Whoops! It has been awhile. Sorry!
I was partway through this blog post when I got a new job that required
me move to a different state. A new job
writing scripts for online science tutorials.
In other words, I got hired to basically do what I started this blog to
practice doing: communicating science.
As such, I let the blog fall by the wayside for the past few
months. After having a couple people
tell me they liked reading the blog and I should get back to writing it (which
is a couple more people than what I thought read the blog), I’ve decided to get
back to writing (I hope).
Anyway,
for this post, Christian S. asks, “Is nuclear energy dangerous?”
Courtesy
Archive.org
Yes.
But
then again, lots of things can be dangerous.
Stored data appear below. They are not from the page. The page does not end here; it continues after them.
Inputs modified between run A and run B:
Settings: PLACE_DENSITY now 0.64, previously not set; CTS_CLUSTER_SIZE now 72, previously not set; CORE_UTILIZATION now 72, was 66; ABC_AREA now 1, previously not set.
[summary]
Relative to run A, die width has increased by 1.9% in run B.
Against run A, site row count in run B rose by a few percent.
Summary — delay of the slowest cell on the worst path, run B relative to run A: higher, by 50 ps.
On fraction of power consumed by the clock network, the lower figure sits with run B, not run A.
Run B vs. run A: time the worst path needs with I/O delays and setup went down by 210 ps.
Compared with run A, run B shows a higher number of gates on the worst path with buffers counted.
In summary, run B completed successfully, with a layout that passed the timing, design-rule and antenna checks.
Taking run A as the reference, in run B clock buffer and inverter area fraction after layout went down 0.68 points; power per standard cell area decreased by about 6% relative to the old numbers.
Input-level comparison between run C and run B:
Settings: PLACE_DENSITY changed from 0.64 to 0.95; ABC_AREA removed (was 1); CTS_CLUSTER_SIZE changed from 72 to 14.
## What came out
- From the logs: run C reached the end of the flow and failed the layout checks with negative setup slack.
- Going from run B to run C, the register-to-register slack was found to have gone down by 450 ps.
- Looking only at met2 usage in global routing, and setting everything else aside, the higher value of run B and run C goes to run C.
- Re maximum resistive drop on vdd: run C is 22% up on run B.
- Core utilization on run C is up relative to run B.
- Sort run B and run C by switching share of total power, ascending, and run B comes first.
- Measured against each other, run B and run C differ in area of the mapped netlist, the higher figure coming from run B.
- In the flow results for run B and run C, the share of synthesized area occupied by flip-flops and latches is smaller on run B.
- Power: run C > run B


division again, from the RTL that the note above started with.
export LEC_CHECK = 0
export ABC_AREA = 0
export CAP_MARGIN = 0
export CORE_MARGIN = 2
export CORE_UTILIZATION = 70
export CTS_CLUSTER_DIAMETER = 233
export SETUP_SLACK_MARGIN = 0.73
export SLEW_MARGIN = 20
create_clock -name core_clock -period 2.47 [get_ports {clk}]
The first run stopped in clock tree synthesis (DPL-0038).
## run 1
## alu16
module alu16(CK, reset, start, instruction, inputR1, inputR2, outputR, busy, done);
Size: about 2,600 cells after synthesis, about 56 I/O pins, roughly 0.020 sq mm of cells after synthesis.
export LEC_CHECK = 0
export ABC_AREA = 1
export CAP_MARGIN = 20
export CELL_PAD_IN_SITES_DETAIL_PLACEMENT = 0
export CELL_PAD_IN_SITES_GLOBAL_PLACEMENT = 1
export CORE_ASPECT_RATIO = 1.55
export CORE_MARGIN = 5
export CORE_UTILIZATION = 58
export CTS_CLUSTER_SIZE = 56
export GPL_ROUTABILITY_DRIVEN = 0
export HOLD_SLACK_MARGIN = 0.16
export MAX_ROUTING_LAYER = met4
export MIN_ROUTING_LAYER = met1
export PLACE_DENSITY_LB_ADDON = 0.19
export SETUP_SLACK_MARGIN = 1.36
export SLEW_MARGIN = 35
export TNS_END_PERCENT = 40
create_clock -name core_clock -period 11.1 [get_ports {CK}]
run.sh (not shown) runs the stock make flow with config.mk's settings and CLKGATE_MAP_FILE=.
Per the final summary, run 1 finished and its layout is clean on timing, DRC and antenna.
Edits applied to the flow inputs when going from run 1 to run 2:
- a change of CORE_UTILIZATION from 58 to 37
- a deleted PLACE_DENSITY_LB_ADDON that had been 0.19
- a deleted HOLD_SLACK_MARGIN that had been 0.16
- a deleted CORE_ASPECT_RATIO that had been 1.55
- a deleted CELL_PAD_IN_SITES_DETAIL_PLACEMENT that had been 0
- a deleted ABC_AREA that had been 1
- a deleted TNS_END_PERCENT that had been 40
- a deleted MAX_ROUTING_LAYER that had been met4
- a deleted GPL_ROUTABILITY_DRIVEN that had been 0
- a change of SLEW_MARGIN from 35 to 20
- a change of CORE_MARGIN from 5 to 2
- a deleted CELL_PAD_IN_SITES_GLOBAL_PLACEMENT that had been 1
- a deleted SETUP_SLACK_MARGIN that had been 1.36
- a deleted CTS_CLUSTER_SIZE that had been 56
- a deleted MIN_ROUTING_LAYER that had been met1
- a change of the clock period (ns, I/O delays scaled along) from 11.1 to 7.37
==> results <==
Run 2 finished every stage and its layout cleared the timing, design-rule and antenna checks.
Run 2 vs run 1: first-pass GRT wire length down by a little under 10%
Sequential share of layout area came out lower on run 2 than on run 1.
Power, run 1 and run 2, higher one = run 2.
Later-pin clock latency in the skew report: run 2 > run 1
Overall die height: run 2 < run 1
Diff run 1 -> run 2: post-synthesis async set-or-reset flop share barely changed, least setup slack across all paths after layout has decreased, final area increased 6.1%.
Driving cars can be dangerous.
Peanut butter can be dangerous.
Even stairs can be dangerous (especially after leg day).
Or
if you are Charles Xavier.
But
being dangerous doesn’t mean that something is bad or worthless. It comes down to, do the benefits outweigh
the possible harms? So with today’s blog
entry, I’m going to start off describing what nuclear energy is followed by how
nuclear energy is dangerous (actually answering the question asked). Finally I will talk about the benefits of
nuclear energy.
As
I’m sure we all remember from science class, atoms are the smallest unit of
matter that still has properties of an element.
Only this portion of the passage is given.